Real Estate Articles
Appraisals: The facts about Real Estate Appraisals
Real Estate Appraisals are a necessary step in the home buying process. There is a lot of confusion out there regarding the truth about appraisals. Some people are confused about their purpose and often think of them as home inspections. Some people think that a low appraisal for their home is the kiss of death. People should take the time to learn the facts about real estate appraisals. The more people learn beforehand, the better prepared they will be to tackle this crucial step.
Your home loan approval is contingent upon the results of the real estate appraisal. It is as simple as no appraisal…no loan. Since very few people have the ability to pay for a house with cash, the appraisal is going to be necessary. A loan is never going to go through without an appraisal. The purpose of the appraisal is to establish the home’s market value. The sales price will be based on the market value.
The main goal of the appraiser is to protect the lender. Lenders don’t want to be stuck with property that is not worth its price tag, so the appraisal must be completed before the lender will approve the loan. The information contained in appraisal is invaluable to the lender. The lender will study the details of the appraisal before reaching a final decision. It makes sense. If they are going to be funding the transaction, they should be aware of the property’s value.
The lender will often dictate the choice of appraiser. It might have one in house or through a contract with an independent appraiser. If you go with your own choice for appraiser, they may be subject to final approval from the lender.
Residential properties are normally appraised using either the sales comparison approach or the cost approach. When using the sales comparison approach, an appraiser compares the property to similar properties that have sold in the area and bases the market value on the comparables or comps. The cost approach is based on the costs to build, which means it is more appropriate for new properties.
The actual appraisal reports are very detailed. They contain information about the subject property along with comparisons of a few similar properties. There is an evaluation of the overall house market within the area. The appraiser will then list any issues that he or she feels might diminish the property’s value. The next component is a list of any serious problems like bad roofs or weak foundations. The appraiser then gives an estimate of the sales time for the house. Finally, the report will indicate the type of property.

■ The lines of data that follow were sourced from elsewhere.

`src/rtl/midi_macros.svh`:
```
`ifndef MIDI_MACROS_SVH
`define MIDI_MACROS_SVH

// ------------------------------------------------------------
// Channel voice status nibbles (upper half of a status byte)
// ------------------------------------------------------------
`define MIDI_STATUS_NOTE_OFF 4'h8
`define MIDI_STATUS_NOTE_ON 4'h9
`define MIDI_STATUS_CC 4'hB
`define MIDI_STATUS_PROG 4'hC

// Controller numbers
`define MIDI_CC_ALL_NOTES_OFF 7'd123

// Payload width of a data byte
`define MIDI_DATA_W 7

// 50 MHz clock at 31250 baud
`define MIDI_CLKS_PER_BIT 1600

`endif

```
`src/rtl/midi_pkg.sv`:
```
package midi_pkg;

    // Serial receiver states
    typedef enum logic [1:0] {
        rx_idle,
        rx_start,
        rx_data,
        rx_stop
    } rx_state_t;

    // Message parser states
    typedef enum logic [3:0] {
        st_recv,
        st_dispatch,
        st_recv_num,
        st_recv_vel,
        st_handle_note,
        st_recv_prog,
        st_handle_prog,
        st_recv_cc_num,
        st_recv_cc_val,
        st_handle_cc
    } parse_state_t;

    // Decoded kind of a channel status byte
    typedef enum logic [2:0] {
        kind_note_off,
        kind_note_on,
        kind_cc,
        kind_prog,
        kind_other
    } msg_kind_t;

endpackage

```
`src/rtl/midi_uart_rx.sv`:
```
`timescale 1ns/1ps
`include "midi_macros.svh"

module midi_uart_rx
    import midi_pkg::*;
#(
    parameter int CLKS_PER_BIT = `MIDI_CLKS_PER_BIT
) (
    input  logic       clk,
    input  logic       reset,
    input  logic       rx,
    output logic [7:0] data,
    output logic       dv
);

    localparam int CNT_W = (CLKS_PER_BIT > 2) ? $clog2(CLKS_PER_BIT) : 1;
    localparam logic [CNT_W-1:0] LAST_CNT = CNT_W'(CLKS_PER_BIT - 1);
    localparam logic [CNT_W-1:0] HALF_CNT = CNT_W'((CLKS_PER_BIT - 1) / 2);

    rx_state_t        state;
    logic             rx_meta;
    logic             rx_sync;
    logic [CNT_W-1:0] cnt;
    logic [2:0]       bit_idx;
    logic [7:0]       rx_shift;
    logic             bit_end;

    // ------------------------------------------------------------
    // Line synchronizer, idles high
    // ------------------------------------------------------------
    always_ff @(posedge clk) begin
        if (reset) begin
            rx_meta <= 1'b1;
            rx_sync <= 1'b1;
        end else begin
            rx_meta <= rx;
            rx_sync <= rx_meta;
        end
    end

    assign bit_end = (cnt == LAST_CNT);

    // ------------------------------------------------------------
    // Bit timing FSM
    // ------------------------------------------------------------
    always_ff @(posedge clk) begin
        if (reset) begin
            state   <= rx_idle;
            cnt     <= '0;
            bit_idx <= '0;
            dv      <= 1'b0;
        end else begin
            dv <= 1'b0;
            case (state)
                rx_idle: begin
                    cnt     <= '0;
                    bit_idx <= '0;
                    if (!rx_sync) begin
                        state <= rx_start;
                    end
                end
                rx_start: begin
                    // Start bit must still be low at mid-bit
                    if (cnt == HALF_CNT) begin
                        cnt   <= '0;
                        state <= rx_sync ? rx_idle : rx_data;
                    end else begin
                        cnt <= cnt + 1'b1;
                    end
                end
                rx_data: begin
                    if (bit_end) begin
                        cnt     <= '0;
                        bit_idx <= bit_idx + 3'd1;
                        if (bit_idx == 3'd7) begin
                            state <= rx_stop;
                        end
                    end else begin
                        cnt <= cnt + 1'b1;
                    end
                end
                rx_stop: begin
                    if (bit_end) begin
                        cnt   <= '0;
                        state <= rx_idle;
                        dv    <= rx_sync;   // framing error drops the byte
                    end else begin
                        cnt <= cnt + 1'b1;
                    end
                end
                default: state <= rx_idle;
            endcase
        end
    end

    // LSB arrives first
    always_ff @(posedge clk) begin
        if (state == rx_data && bit_end) begin
            rx_shift <= {rx_sync, rx_shift[7:1]};
        end
        if (state == rx_stop && bit_end && rx_sync) begin
            data <= rx_shift;
        end
    end

endmodule

```
`src/rtl/midi_parser.sv`:
```
`timescale 1ns/1ps
`include "midi_macros.svh"

module midi_parser
    import midi_pkg::*;
(
    input  logic       clk,
    input  logic       reset,
    input  logic [3:0] channel,
    input  logic [7:0] data,
    input  logic       dv,
    output logic [6:0] note_num,
    output logic [6:0] note_vel,
    output logic [6:0] program_num,
    output logic [6:0] cc_num,
    output logic [6:0] cc_val,
    output logic       note_on,
    output logic       note_off,
    output logic       cc_valid
);

    parse_state_t             state;
    parse_state_t             state_next;
    msg_kind_t                status_kind;
    logic [7:0]               status_buf;
    logic [`MIDI_DATA_W-1:0]  num_buf;
    logic [`MIDI_DATA_W-1:0]  vel_buf;
    logic [`MIDI_DATA_W-1:0]  prog_buf;
    logic [`MIDI_DATA_W-1:0]  cc_num_buf;
    logic [`MIDI_DATA_W-1:0]  cc_val_buf;
    logic                     status_byte;
    logic                     data_byte;
    logic                     receiving;
    logic                     channel_hit;
    logic                     note_on_in;
    logic                     note_off_in;

    function automatic msg_kind_t decode_kind(input logic [3:0] nibble);
        case (nibble)
            `MIDI_STATUS_NOTE_OFF: return kind_note_off;
            `MIDI_STATUS_NOTE_ON:  return kind_note_on;
            `MIDI_STATUS_CC:       return kind_cc;
            `MIDI_STATUS_PROG:     return kind_prog;
            default:               return kind_other;
        endcase
    endfunction

    assign status_byte = dv && data[7];
    assign data_byte   = dv && !data[7];
    assign status_kind = decode_kind(status_buf[7:4]);
    assign channel_hit = (status_buf[3:0] == channel);
    assign receiving   = state inside {st_recv, st_recv_num, st_recv_vel, st_recv_prog,
                                       st_recv_cc_num, st_recv_cc_val};

    // ------------------------------------------------------------
    // Message FSM
    // ------------------------------------------------------------
    always_ff @(posedge clk) begin
        if (reset) begin
            state <= st_recv;
        end else begin
            state <= state_next;
        end
    end

    always_comb begin
        state_next = state;
        // A status byte always restarts the message
        if (receiving && status_byte) begin
            state_next = st_dispatch;
        end else begin
            case (state)
                st_dispatch: begin
                    state_next = st_recv;
                    if (channel_hit) begin
                        case (status_kind)
                            kind_note_off, kind_note_on: state_next = st_recv_num;
                            kind_prog:                   state_next = st_recv_prog;
                            kind_cc:                     state_next = st_recv_cc_num;
                            default:                     state_next = st_recv;
                        endcase
                    end
                end
                st_recv_num:    if (data_byte) state_next = st_recv_vel;
                st_recv_vel:    if (data_byte) state_next = st_handle_note;
                st_recv_prog:   if (data_byte) state_next = st_handle_prog;
                st_recv_cc_num: if (data_byte) state_next = st_recv_cc_val;
                st_recv_cc_val: if (data_byte) state_next = st_handle_cc;
                st_handle_note, st_handle_prog, st_handle_cc: state_next = st_recv;
                default:        state_next = state;
            endcase
        end
    end

    // ------------------------------------------------------------
    // Status and data buffers
    // ------------------------------------------------------------
    always_ff @(posedge clk) begin
        if (reset) begin
            status_buf <= '0;
            num_buf    <= '0;
            vel_buf    <= '0;
            prog_buf   <= '0;
            cc_num_buf <= '0;
            cc_val_buf <= '0;
        end else begin
            if (receiving && status_byte) status_buf <= data;
            if (state == st_recv_num && data_byte) num_buf <= data[6:0];
            if (state == st_recv_vel && data_byte) vel_buf <= data[6:0];
            if (state == st_recv_prog && data_byte) prog_buf <= data[6:0];
            if (state == st_recv_cc_num && data_byte) cc_num_buf <= data[6:0];
            if (state == st_recv_cc_val && data_byte) cc_val_buf <= data[6:0];
        end
    end

    // Note-on with zero velocity counts as note-off
    assign note_off_in = (state == st_handle_note) &&
                         (status_kind == kind_note_off || vel_buf == '0);
    assign note_on_in  = (state == st_handle_note) &&
                         (status_kind == kind_note_on) && (vel_buf != '0);

    // ------------------------------------------------------------
    // Registered event outputs
    // ------------------------------------------------------------
    always_ff @(posedge clk) begin
        if (reset) begin
            note_on     <= 1'b0;
            note_off    <= 1'b0;
            cc_valid    <= 1'b0;
            note_num    <= '0;
            note_vel    <= '0;
            program_num <= '0;
            cc_num      <= '0;
            cc_val      <= '0;
        end else begin
            note_on  <= note_on_in;
            note_off <= note_off_in;
            cc_valid <= (state == st_handle_cc);
            if (state == st_handle_note) begin
                note_num <= num_buf;
                note_vel <= vel_buf;
            end
            if (state == st_handle_prog) program_num <= prog_buf;
            if (state == st_handle_cc) begin
                cc_num <= cc_num_buf;
                cc_val <= cc_val_buf;
            end
        end
    end

endmodule

```
`src/rtl/midi_note_tracker.sv`:
```
`timescale 1ns/1ps
`include "midi_macros.svh"

module midi_note_tracker
    import midi_pkg::*;
(
    input  logic       clk,
    input  logic       reset,
    input  logic [6:0] note_num,
    input  logic       note_on,
    input  logic       note_off,
    input  logic [6:0] cc_num,
    input  logic       cc_valid,
    output logic       gate,
    output logic [7:0] held_count
);

    localparam int KEYS = 1 << `MIDI_DATA_W;

    logic [KEYS-1:0] held;
    logic [7:0]      count_next;
    logic            key_held;
    msg_kind_t       event_kind;

    assign key_held = held[note_num];

    // ------------------------------------------------------------
    // Classify the incoming event
    // ------------------------------------------------------------
    always_comb begin
        if (note_on) begin
            event_kind = kind_note_on;
        end else if (note_off) begin
            event_kind = kind_note_off;
        end else if (cc_valid && cc_num == `MIDI_CC_ALL_NOTES_OFF) begin
            event_kind = kind_cc;
        end else begin
            event_kind = kind_other;
        end
    end

    // Count moves only when the key actually changes state
    always_comb begin
        count_next = held_count;
        case (event_kind)
            kind_note_on: begin
                if (!key_held) count_next = held_count + 8'd1;
            end
            kind_note_off: begin
                if (key_held) count_next = held_count - 8'd1;
            end
            kind_cc: count_next = 8'd0;
            default: count_next = held_count;
        endcase
    end

    // ------------------------------------------------------------
    // Held set, count and gate
    // ------------------------------------------------------------
    always_ff @(posedge clk) begin
        if (reset) begin
            held       <= '0;
            held_count <= 8'd0;
            gate       <= 1'b0;
        end else begin
            case (event_kind)
                kind_note_on:  held[note_num] <= 1'b1;
                kind_note_off: held[note_num] <= 1'b0;
                kind_cc:       held <= '0;
                default:       held <= held;
            endcase
            held_count <= count_next;
            gate       <= (count_next != 8'd0);
        end
    end

endmodule

```
`src/rtl/midi_top.sv`:
```
`timescale 1ns/1ps
`include "midi_macros.svh"

module midi_top #(
    parameter int CLKS_PER_BIT = `MIDI_CLKS_PER_BIT
) (
    input  logic       clk,
    input  logic       reset,
    input  logic       rx,
    input  logic [3:0] channel,
    output logic [6:0] note_num,
    output logic [6:0] note_vel,
    output logic [6:0] program_num,
    output logic [6:0] cc_num,
    output logic [6:0] cc_val,
    output logic       note_on,
    output logic       note_off,
    output logic       cc_valid,
    output logic       gate,
    output logic [7:0] held_count
);

    logic [7:0] rx_data;
    logic       rx_dv;

    midi_uart_rx #(
        .CLKS_PER_BIT(CLKS_PER_BIT)
    ) u_rx (
        .clk   (clk),
        .reset (reset),
        .rx    (rx),
        .data  (rx_data),
        .dv    (rx_dv)
    );

    midi_parser u_parser (
        .clk         (clk),
        .reset       (reset),
        .channel     (channel),
        .data        (rx_data),
        .dv          (rx_dv),
        .note_num    (note_num),
        .note_vel    (note_vel),
        .program_num (program_num),
        .cc_num      (cc_num),
        .cc_val      (cc_val),
        .note_on     (note_on),
        .note_off    (note_off),
        .cc_valid    (cc_valid)
    );

    midi_note_tracker u_tracker (
        .clk        (clk),
        .reset      (reset),
        .note_num   (note_num),
        .note_on    (note_on),
        .note_off   (note_off),
        .cc_num     (cc_num),
        .cc_valid   (cc_valid),
        .gate       (gate),
        .held_count (held_count)
    );

endmodule

```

It is important to note that the real estate appraisal is not the same thing as an inspection. The appraiser might make note of any problems they see, but they are not responsible for declaring if your home is in good condition or not. They are only responsible for assessing the property and determining the market value for the lender. A home inspection is a different process altogether.
Real estate appraisals only include the home, the land, and any improvements to the land. It does not cover any personal property that might be sold with the house. The buyers should purchase those items separately.
Everyone fears the possibility of a low appraisal. It happens all of the time, usually during closing. There are some things you can do to remedy this common but stressful situation. The buyer can make a larger down payment. If this is not feasible, the seller and buyer can negotiate the price some more. Additionally, the appraisal can always be disputed.
What all goes into an appraisal? Appraisers are looking at the condition and size of the house, its proximity to good schools, and the size of the lot. Appraisers do not look at dirty dishes or overflowing laundry baskets. They do care about chipped paint, broken windows, and appliances that don’t work.
Appraisals are not being conducted by just anyone off the street. Real estate appraisers are trained professionals licensed by the state in which they work. They are qualified for the work they do by completing state certification requirements like exams and continuing education courses. This line of work demands strong critical thinking skills and the ability to interact with different groups of people.